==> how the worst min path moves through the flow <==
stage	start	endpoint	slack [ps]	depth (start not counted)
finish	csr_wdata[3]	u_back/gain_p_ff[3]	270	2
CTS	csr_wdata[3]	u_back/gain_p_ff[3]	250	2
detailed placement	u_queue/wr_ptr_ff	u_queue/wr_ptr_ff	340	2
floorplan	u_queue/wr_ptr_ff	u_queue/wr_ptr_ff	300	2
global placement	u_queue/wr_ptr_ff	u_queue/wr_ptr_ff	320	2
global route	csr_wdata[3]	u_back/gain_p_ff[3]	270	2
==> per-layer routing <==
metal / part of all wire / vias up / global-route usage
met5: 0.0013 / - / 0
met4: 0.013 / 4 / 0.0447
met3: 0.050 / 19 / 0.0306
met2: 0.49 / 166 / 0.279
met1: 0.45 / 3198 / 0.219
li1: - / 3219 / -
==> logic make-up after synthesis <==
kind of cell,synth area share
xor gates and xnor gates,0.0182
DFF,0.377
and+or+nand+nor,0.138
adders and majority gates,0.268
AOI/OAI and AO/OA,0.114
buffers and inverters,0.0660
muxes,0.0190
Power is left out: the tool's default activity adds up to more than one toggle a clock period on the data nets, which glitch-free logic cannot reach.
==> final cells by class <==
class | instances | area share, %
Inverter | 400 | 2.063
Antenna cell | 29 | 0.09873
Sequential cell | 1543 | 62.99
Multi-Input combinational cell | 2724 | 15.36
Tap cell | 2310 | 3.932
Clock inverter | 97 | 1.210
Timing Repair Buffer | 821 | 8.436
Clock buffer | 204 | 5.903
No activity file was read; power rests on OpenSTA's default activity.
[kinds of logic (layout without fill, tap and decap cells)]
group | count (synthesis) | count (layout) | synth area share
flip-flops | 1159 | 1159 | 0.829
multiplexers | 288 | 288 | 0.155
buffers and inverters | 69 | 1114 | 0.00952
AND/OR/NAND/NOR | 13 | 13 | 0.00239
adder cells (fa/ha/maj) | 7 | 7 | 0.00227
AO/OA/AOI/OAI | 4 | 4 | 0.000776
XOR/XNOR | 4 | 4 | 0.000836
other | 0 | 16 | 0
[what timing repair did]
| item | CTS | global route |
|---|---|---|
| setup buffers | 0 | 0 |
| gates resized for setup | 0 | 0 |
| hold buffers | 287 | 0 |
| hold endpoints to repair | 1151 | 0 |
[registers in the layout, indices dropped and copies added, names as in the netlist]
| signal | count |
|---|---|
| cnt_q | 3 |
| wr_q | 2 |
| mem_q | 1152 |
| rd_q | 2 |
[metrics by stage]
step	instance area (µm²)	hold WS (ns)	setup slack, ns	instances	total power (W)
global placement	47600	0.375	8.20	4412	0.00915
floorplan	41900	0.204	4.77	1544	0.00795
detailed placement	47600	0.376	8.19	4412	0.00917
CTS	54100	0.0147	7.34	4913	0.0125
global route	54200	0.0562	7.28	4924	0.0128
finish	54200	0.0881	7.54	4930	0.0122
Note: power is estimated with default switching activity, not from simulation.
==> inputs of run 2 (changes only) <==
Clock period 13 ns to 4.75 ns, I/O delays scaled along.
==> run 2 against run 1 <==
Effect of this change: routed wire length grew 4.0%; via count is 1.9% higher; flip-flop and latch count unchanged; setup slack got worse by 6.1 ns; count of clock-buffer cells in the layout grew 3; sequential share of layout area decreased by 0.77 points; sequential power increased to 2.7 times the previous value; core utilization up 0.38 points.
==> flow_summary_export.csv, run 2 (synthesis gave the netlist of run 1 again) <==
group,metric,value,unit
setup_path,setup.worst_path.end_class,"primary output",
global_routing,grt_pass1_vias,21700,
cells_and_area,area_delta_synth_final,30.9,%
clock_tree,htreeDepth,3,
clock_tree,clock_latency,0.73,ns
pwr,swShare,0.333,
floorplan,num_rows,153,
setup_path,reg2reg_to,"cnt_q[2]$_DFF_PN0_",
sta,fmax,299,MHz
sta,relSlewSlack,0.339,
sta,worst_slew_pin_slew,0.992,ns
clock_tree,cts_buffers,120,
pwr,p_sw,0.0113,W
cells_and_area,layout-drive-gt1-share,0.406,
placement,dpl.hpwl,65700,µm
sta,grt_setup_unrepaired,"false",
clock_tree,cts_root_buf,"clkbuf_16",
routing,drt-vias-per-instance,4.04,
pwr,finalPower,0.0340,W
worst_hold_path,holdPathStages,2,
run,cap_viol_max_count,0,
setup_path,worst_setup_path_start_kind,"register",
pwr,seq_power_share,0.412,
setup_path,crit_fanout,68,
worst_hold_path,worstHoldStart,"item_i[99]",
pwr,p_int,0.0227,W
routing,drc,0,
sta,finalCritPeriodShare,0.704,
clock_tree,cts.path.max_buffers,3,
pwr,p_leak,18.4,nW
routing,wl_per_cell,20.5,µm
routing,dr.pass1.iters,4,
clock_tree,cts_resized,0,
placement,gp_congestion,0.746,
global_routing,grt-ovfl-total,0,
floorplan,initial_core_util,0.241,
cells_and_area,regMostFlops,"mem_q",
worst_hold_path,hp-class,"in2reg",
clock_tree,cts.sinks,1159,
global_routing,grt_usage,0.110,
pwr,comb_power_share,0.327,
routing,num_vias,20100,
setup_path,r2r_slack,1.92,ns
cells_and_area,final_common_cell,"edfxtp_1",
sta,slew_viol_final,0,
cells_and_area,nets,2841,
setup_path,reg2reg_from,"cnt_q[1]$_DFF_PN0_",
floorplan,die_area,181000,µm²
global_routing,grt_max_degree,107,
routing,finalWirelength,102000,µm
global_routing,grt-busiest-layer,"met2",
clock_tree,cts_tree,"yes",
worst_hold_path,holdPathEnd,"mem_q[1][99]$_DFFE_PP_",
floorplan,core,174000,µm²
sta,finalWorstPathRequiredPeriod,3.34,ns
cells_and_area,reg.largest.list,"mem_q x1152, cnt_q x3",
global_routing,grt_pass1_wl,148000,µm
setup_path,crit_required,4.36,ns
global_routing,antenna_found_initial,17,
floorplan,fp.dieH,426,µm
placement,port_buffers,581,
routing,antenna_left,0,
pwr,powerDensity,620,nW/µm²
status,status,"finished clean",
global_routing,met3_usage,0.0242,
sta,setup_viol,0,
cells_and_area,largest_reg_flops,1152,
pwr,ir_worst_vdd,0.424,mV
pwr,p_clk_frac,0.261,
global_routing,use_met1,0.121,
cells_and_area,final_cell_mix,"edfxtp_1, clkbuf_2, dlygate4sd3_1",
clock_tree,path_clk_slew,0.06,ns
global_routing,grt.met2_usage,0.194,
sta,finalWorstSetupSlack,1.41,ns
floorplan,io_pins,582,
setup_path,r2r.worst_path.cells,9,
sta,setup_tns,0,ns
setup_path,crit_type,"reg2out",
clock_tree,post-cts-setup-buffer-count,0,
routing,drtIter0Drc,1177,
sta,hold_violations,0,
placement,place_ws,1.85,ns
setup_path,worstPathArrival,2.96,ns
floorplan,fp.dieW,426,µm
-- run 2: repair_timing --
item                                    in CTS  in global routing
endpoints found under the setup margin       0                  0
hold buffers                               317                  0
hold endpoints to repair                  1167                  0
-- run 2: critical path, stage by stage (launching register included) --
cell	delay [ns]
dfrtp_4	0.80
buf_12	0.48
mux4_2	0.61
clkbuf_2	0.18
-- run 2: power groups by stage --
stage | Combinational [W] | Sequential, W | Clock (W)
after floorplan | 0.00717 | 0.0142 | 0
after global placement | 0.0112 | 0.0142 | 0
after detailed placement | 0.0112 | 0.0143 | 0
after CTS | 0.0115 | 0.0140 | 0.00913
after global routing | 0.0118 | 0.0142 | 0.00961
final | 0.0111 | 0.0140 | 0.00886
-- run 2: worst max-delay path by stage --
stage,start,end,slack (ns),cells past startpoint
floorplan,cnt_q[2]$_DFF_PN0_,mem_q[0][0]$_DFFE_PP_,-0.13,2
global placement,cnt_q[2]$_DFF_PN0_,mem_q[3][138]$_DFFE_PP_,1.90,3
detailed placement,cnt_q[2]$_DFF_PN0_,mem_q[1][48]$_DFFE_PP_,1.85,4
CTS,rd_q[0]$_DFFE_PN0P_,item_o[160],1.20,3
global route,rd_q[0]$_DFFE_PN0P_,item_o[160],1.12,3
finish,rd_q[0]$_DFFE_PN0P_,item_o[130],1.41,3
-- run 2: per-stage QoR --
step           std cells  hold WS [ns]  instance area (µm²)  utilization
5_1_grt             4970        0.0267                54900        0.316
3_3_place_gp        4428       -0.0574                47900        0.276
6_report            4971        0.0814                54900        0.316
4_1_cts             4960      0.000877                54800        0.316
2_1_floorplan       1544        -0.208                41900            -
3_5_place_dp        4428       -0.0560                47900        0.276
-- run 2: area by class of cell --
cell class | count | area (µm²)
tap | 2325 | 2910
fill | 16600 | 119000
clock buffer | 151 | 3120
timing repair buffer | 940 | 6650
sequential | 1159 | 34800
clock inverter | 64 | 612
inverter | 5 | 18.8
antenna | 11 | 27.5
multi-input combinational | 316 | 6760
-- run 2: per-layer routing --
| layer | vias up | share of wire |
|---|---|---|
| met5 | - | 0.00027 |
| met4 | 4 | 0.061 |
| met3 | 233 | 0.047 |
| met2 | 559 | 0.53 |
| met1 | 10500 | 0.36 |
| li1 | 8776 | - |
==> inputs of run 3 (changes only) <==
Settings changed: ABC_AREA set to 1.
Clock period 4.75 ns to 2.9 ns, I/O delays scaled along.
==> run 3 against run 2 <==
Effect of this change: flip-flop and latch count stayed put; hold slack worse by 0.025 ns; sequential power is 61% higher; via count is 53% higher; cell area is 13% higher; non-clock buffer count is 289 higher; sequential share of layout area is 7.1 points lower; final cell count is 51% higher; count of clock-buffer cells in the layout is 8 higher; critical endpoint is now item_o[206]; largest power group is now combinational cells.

** Task **
A complete answer gives every line of the data that includes "logic".

** Task result **
==> logic make-up after synthesis <==
Power is left out: the tool's default activity adds up to more than one toggle a clock period on the data nets, which glitch-free logic cannot reach.
[kinds of logic (layout without fill, tap and decap cells)]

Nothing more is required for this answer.